Dataset records START
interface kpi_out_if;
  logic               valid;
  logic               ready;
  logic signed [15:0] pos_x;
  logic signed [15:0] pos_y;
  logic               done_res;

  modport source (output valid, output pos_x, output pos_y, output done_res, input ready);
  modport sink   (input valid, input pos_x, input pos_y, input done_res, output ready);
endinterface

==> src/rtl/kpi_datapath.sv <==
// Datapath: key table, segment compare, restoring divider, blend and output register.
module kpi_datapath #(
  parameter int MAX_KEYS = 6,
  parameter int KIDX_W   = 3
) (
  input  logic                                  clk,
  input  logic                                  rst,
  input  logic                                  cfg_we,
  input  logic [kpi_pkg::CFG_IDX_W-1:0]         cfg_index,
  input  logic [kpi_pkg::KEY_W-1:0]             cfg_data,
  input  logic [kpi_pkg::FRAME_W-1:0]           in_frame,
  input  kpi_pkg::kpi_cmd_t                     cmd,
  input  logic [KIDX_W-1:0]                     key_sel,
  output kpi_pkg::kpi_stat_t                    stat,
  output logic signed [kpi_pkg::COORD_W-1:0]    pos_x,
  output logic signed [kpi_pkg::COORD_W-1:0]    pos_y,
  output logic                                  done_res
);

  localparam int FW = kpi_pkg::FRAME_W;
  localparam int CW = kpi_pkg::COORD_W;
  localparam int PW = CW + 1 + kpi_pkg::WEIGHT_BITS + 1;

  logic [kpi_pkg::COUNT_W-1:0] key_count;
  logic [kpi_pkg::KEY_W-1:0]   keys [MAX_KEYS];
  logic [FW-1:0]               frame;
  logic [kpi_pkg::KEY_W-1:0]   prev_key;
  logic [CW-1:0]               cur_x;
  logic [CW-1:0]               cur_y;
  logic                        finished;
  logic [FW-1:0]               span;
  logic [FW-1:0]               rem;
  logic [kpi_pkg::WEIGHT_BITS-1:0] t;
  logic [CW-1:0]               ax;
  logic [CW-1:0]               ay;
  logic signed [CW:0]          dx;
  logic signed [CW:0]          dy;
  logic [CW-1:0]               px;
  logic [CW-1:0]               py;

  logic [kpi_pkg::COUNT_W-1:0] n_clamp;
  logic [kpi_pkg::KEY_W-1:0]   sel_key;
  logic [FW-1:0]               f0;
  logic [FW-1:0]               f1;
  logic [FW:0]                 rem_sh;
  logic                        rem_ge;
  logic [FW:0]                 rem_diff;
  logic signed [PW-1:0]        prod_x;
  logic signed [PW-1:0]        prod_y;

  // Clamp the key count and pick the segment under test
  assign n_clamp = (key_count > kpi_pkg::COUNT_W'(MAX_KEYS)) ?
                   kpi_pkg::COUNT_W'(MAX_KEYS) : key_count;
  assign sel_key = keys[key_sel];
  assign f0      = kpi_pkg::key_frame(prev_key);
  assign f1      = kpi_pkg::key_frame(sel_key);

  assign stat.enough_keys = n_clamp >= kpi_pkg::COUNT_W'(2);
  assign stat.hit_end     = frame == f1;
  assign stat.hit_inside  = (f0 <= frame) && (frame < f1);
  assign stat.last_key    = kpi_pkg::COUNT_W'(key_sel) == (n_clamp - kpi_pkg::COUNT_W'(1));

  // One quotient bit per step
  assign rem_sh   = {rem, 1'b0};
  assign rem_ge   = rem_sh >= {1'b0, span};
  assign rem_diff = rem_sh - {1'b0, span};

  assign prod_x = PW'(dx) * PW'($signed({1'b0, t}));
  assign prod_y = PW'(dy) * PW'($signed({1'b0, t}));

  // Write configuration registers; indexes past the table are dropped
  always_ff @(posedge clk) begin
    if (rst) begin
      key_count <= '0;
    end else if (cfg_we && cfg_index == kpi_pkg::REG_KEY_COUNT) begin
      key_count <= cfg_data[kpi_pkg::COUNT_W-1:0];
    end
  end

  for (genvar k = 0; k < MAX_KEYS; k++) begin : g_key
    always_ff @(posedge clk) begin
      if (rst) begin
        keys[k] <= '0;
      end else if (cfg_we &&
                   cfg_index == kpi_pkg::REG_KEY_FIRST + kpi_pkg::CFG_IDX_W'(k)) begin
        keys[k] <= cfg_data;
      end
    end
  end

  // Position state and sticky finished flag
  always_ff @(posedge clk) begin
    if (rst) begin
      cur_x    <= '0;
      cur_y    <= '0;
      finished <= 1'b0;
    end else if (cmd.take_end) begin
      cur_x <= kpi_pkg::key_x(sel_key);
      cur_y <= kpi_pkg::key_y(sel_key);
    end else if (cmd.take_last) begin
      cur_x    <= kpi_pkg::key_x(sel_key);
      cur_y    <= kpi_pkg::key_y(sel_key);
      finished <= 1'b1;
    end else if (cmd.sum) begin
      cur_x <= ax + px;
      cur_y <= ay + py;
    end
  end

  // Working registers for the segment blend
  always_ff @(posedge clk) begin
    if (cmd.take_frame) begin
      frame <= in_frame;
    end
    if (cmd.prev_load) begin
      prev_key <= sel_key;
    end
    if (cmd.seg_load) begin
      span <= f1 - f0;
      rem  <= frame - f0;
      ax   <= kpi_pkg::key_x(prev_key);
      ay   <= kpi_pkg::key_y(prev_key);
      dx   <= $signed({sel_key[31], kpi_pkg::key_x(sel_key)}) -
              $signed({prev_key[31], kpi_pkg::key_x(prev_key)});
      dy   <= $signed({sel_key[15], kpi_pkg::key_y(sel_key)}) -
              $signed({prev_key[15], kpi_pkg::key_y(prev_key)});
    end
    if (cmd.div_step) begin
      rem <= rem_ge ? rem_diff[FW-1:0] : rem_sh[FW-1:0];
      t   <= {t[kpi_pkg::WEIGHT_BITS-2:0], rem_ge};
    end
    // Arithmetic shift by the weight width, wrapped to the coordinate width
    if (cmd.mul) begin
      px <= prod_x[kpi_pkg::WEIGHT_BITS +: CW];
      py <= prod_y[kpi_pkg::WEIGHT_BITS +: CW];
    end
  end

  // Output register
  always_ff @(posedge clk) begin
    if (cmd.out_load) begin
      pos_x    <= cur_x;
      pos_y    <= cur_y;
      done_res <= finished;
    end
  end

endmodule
Dataset records END
--- Exercise goal ---
Down to the last line, restate the records exactly.

--- Response area ---
interface kpi_out_if;
  logic               valid;
  logic               ready;
  logic signed [15:0] pos_x;
  logic signed [15:0] pos_y;
  logic               done_res;

  modport source (output valid, output pos_x, output pos_y, output done_res, input ready);
  modport sink   (input valid, input pos_x, input pos_y, input done_res, output ready);
endinterface

==> src/rtl/kpi_datapath.sv <==
// Datapath: key table, segment compare, restoring divider, blend and output register.
module kpi_datapath #(
  parameter int MAX_KEYS = 6,
  parameter int KIDX_W   = 3
) (
  input  logic                                  clk,
  input  logic                                  rst,
  input  logic                                  cfg_we,
  input  logic [kpi_pkg::CFG_IDX_W-1:0]         cfg_index,
  input  logic [kpi_pkg::KEY_W-1:0]             cfg_data,
  input  logic [kpi_pkg::FRAME_W-1:0]           in_frame,
  input  kpi_pkg::kpi_cmd_t                     cmd,
  input  logic [KIDX_W-1:0]                     key_sel,
  output kpi_pkg::kpi_stat_t                    stat,
  output logic signed [kpi_pkg::COORD_W-1:0]    pos_x,
  output logic signed [kpi_pkg::COORD_W-1:0]    pos_y,
  output logic                                  done_res
);

  localparam int FW = kpi_pkg::FRAME_W;
  localparam int CW = kpi_pkg::COORD_W;
  localparam int PW = CW + 1 + kpi_pkg::WEIGHT_BITS + 1;

  logic [kpi_pkg::COUNT_W-1:0] key_count;
  logic [kpi_pkg::KEY_W-1:0]   keys [MAX_KEYS];
  logic [FW-1:0]               frame;
  logic [kpi_pkg::KEY_W-1:0]   prev_key;
  logic [CW-1:0]               cur_x;
  logic [CW-1:0]               cur_y;
  logic                        finished;
  logic [FW-1:0]               span;
  logic [FW-1:0]               rem;
  logic [kpi_pkg::WEIGHT_BITS-1:0] t;
  logic [CW-1:0]               ax;
  logic [CW-1:0]               ay;
  logic signed [CW:0]          dx;
  logic signed [CW:0]          dy;
  logic [CW-1:0]               px;
  logic [CW-1:0]               py;

  logic [kpi_pkg::COUNT_W-1:0] n_clamp;
  logic [kpi_pkg::KEY_W-1:0]   sel_key;
  logic [FW-1:0]               f0;
  logic [FW-1:0]               f1;
  logic [FW:0]                 rem_sh;
  logic                        rem_ge;
  logic [FW:0]                 rem_diff;
  logic signed [PW-1:0]        prod_x;
  logic signed [PW-1:0]        prod_y;

  // Clamp the key count and pick the segment under test
  assign n_clamp = (key_count > kpi_pkg::COUNT_W'(MAX_KEYS)) ?
                   kpi_pkg::COUNT_W'(MAX_KEYS) : key_count;
  assign sel_key = keys[key_sel];
  assign f0      = kpi_pkg::key_frame(prev_key);
  assign f1      = kpi_pkg::key_frame(sel_key);

  assign stat.enough_keys = n_clamp >= kpi_pkg::COUNT_W'(2);
  assign stat.hit_end     = frame == f1;
  assign stat.hit_inside  = (f0 <= frame) && (frame < f1);
  assign stat.last_key    = kpi_pkg::COUNT_W'(key_sel) == (n_clamp - kpi_pkg::COUNT_W'(1));

  // One quotient bit per step
  assign rem_sh   = {rem, 1'b0};
  assign rem_ge   = rem_sh >= {1'b0, span};
  assign rem_diff = rem_sh - {1'b0, span};

  assign prod_x = PW'(dx) * PW'($signed({1'b0, t}));
  assign prod_y = PW'(dy) * PW'($signed({1'b0, t}));

  // Write configuration registers; indexes past the table are dropped
  always_ff @(posedge clk) begin
    if (rst) begin
      key_count <= '0;
    end else if (cfg_we && cfg_index == kpi_pkg::REG_KEY_COUNT) begin
      key_count <= cfg_data[kpi_pkg::COUNT_W-1:0];
    end
  end

  for (genvar k = 0; k < MAX_KEYS; k++) begin : g_key
    always_ff @(posedge clk) begin
      if (rst) begin
        keys[k] <= '0;
      end else if (cfg_we &&
                   cfg_index == kpi_pkg::REG_KEY_FIRST + kpi_pkg::CFG_IDX_W'(k)) begin
        keys[k] <= cfg_data;
      end
    end
  end

  // Position state and sticky finished flag
  always_ff @(posedge clk) begin
    if (rst) begin
      cur_x    <= '0;
      cur_y    <= '0;
      finished <= 1'b0;
    end else if (cmd.take_end) begin
      cur_x <= kpi_pkg::key_x(sel_key);
      cur_y <= kpi_pkg::key_y(sel_key);
    end else if (cmd.take_last) begin
      cur_x    <= kpi_pkg::key_x(sel_key);
      cur_y    <= kpi_pkg::key_y(sel_key);
      finished <= 1'b1;
    end else if (cmd.sum) begin
      cur_x <= ax + px;
      cur_y <= ay + py;
    end
  end

  // Working registers for the segment blend
  always_ff @(posedge clk) begin
    if (cmd.take_frame) begin
      frame <= in_frame;
    end
    if (cmd.prev_load) begin
      prev_key <= sel_key;
    end
    if (cmd.seg_load) begin
      span <= f1 - f0;
      rem  <= frame - f0;
      ax   <= kpi_pkg::key_x(prev_key);
      ay   <= kpi_pkg::key_y(prev_key);
      dx   <= $signed({sel_key[31], kpi_pkg::key_x(sel_key)}) -
              $signed({prev_key[31], kpi_pkg::key_x(prev_key)});
      dy   <= $signed({sel_key[15], kpi_pkg::key_y(sel_key)}) -
              $signed({prev_key[15], kpi_pkg::key_y(prev_key)});
    end
    if (cmd.div_step) begin
      rem <= rem_ge ? rem_diff[FW-1:0] : rem_sh[FW-1:0];
      t   <= {t[kpi_pkg::WEIGHT_BITS-2:0], rem_ge};
    end
    // Arithmetic shift by the weight width, wrapped to the coordinate width
    if (cmd.mul) begin
      px <= prod_x[kpi_pkg::WEIGHT_BITS +: CW];
      py <= prod_y[kpi_pkg::WEIGHT_BITS +: CW];
    end
  end

  // Output register
  always_ff @(posedge clk) begin
    if (cmd.out_load) begin
      pos_x    <= cur_x;
      pos_y    <= cur_y;
      done_res <= finished;
    end
  end

endmodule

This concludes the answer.